Task statement:
From the first line to the last, reproduce the material exactly.
───── The data ─────
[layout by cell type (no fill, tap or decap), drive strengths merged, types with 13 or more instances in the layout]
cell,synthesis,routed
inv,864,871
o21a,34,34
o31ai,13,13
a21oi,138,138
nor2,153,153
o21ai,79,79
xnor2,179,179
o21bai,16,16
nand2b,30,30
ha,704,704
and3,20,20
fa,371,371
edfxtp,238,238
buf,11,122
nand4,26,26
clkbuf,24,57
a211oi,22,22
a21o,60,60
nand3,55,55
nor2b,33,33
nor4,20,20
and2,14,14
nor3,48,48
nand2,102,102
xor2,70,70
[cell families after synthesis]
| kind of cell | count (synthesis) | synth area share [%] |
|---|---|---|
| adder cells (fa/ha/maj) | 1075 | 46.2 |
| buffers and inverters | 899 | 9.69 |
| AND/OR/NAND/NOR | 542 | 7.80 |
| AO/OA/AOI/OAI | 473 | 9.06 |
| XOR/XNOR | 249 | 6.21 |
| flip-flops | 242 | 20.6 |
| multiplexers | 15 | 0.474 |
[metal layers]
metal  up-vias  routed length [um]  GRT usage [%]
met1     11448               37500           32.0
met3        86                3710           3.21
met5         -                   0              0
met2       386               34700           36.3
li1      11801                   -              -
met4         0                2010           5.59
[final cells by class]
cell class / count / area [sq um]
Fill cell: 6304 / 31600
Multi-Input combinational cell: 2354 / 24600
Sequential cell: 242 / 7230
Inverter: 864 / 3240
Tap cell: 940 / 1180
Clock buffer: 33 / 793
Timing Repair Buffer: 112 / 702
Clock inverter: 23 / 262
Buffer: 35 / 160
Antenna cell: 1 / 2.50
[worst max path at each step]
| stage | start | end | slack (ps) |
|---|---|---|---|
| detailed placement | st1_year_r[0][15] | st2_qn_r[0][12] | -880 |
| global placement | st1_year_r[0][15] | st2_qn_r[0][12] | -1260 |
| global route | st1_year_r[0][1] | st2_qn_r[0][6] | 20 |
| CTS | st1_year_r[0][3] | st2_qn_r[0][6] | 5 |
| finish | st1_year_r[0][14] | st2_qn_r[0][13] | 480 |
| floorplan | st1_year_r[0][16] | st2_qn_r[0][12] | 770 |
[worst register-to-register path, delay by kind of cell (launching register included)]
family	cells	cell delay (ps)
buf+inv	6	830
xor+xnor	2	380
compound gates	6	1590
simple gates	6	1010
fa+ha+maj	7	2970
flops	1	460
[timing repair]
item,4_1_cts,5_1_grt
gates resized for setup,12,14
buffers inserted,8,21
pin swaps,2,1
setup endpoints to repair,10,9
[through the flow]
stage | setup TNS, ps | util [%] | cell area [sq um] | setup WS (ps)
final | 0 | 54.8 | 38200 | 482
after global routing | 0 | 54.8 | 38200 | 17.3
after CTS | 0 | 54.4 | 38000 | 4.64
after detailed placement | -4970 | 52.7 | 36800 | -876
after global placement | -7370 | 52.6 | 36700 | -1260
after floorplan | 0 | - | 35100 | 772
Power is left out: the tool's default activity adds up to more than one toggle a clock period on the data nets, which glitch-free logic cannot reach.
─────
Answer for the task:
[layout by cell type (no fill, tap or decap), drive strengths merged, types with 13 or more instances in the layout]
cell,synthesis,routed
inv,864,871
o21a,34,34
o31ai,13,13
a21oi,138,138
nor2,153,153
o21ai,79,79
xnor2,179,179
o21bai,16,16
nand2b,30,30
ha,704,704
and3,20,20
fa,371,371
edfxtp,238,238
buf,11,122
nand4,26,26
clkbuf,24,57
a211oi,22,22
a21o,60,60
nand3,55,55
nor2b,33,33
nor4,20,20
and2,14,14
nor3,48,48
nand2,102,102
xor2,70,70
[cell families after synthesis]
| kind of cell | count (synthesis) | synth area share [%] |
|---|---|---|
| adder cells (fa/ha/maj) | 1075 | 46.2 |
| buffers and inverters | 899 | 9.69 |
| AND/OR/NAND/NOR | 542 | 7.80 |
| AO/OA/AOI/OAI | 473 | 9.06 |
| XOR/XNOR | 249 | 6.21 |
| flip-flops | 242 | 20.6 |
| multiplexers | 15 | 0.474 |
[metal layers]
metal  up-vias  routed length [um]  GRT usage [%]
met1     11448               37500           32.0
met3        86                3710           3.21
met5         -                   0              0
met2       386               34700           36.3
li1      11801                   -              -
met4         0                2010           5.59
[final cells by class]
cell class / count / area [sq um]
Fill cell: 6304 / 31600
Multi-Input combinational cell: 2354 / 24600
Sequential cell: 242 / 7230
Inverter: 864 / 3240
Tap cell: 940 / 1180
Clock buffer: 33 / 793
Timing Repair Buffer: 112 / 702
Clock inverter: 23 / 262
Buffer: 35 / 160
Antenna cell: 1 / 2.50
[worst max path at each step]
| stage | start | end | slack (ps) |
|---|---|---|---|
| detailed placement | st1_year_r[0][15] | st2_qn_r[0][12] | -880 |
| global placement | st1_year_r[0][15] | st2_qn_r[0][12] | -1260 |
| global route | st1_year_r[0][1] | st2_qn_r[0][6] | 20 |
| CTS | st1_year_r[0][3] | st2_qn_r[0][6] | 5 |
| finish | st1_year_r[0][14] | st2_qn_r[0][13] | 480 |
| floorplan | st1_year_r[0][16] | st2_qn_r[0][12] | 770 |
[worst register-to-register path, delay by kind of cell (launching register included)]
family	cells	cell delay (ps)
buf+inv	6	830
xor+xnor	2	380
compound gates	6	1590
simple gates	6	1010
fa+ha+maj	7	2970
flops	1	460
[timing repair]
item,4_1_cts,5_1_grt
gates resized for setup,12,14
buffers inserted,8,21
pin swaps,2,1
setup endpoints to repair,10,9
[through the flow]
stage | setup TNS, ps | util [%] | cell area [sq um] | setup WS (ps)
final | 0 | 54.8 | 38200 | 482
after global routing | 0 | 54.8 | 38200 | 17.3
after CTS | 0 | 54.4 | 38000 | 4.64
after detailed placement | -4970 | 52.7 | 36800 | -876
after global placement | -7370 | 52.6 | 36700 | -1260
after floorplan | 0 | - | 35100 | 772
Power is left out: the tool's default activity adds up to more than one toggle a clock period on the data nets, which glitch-free logic cannot reach.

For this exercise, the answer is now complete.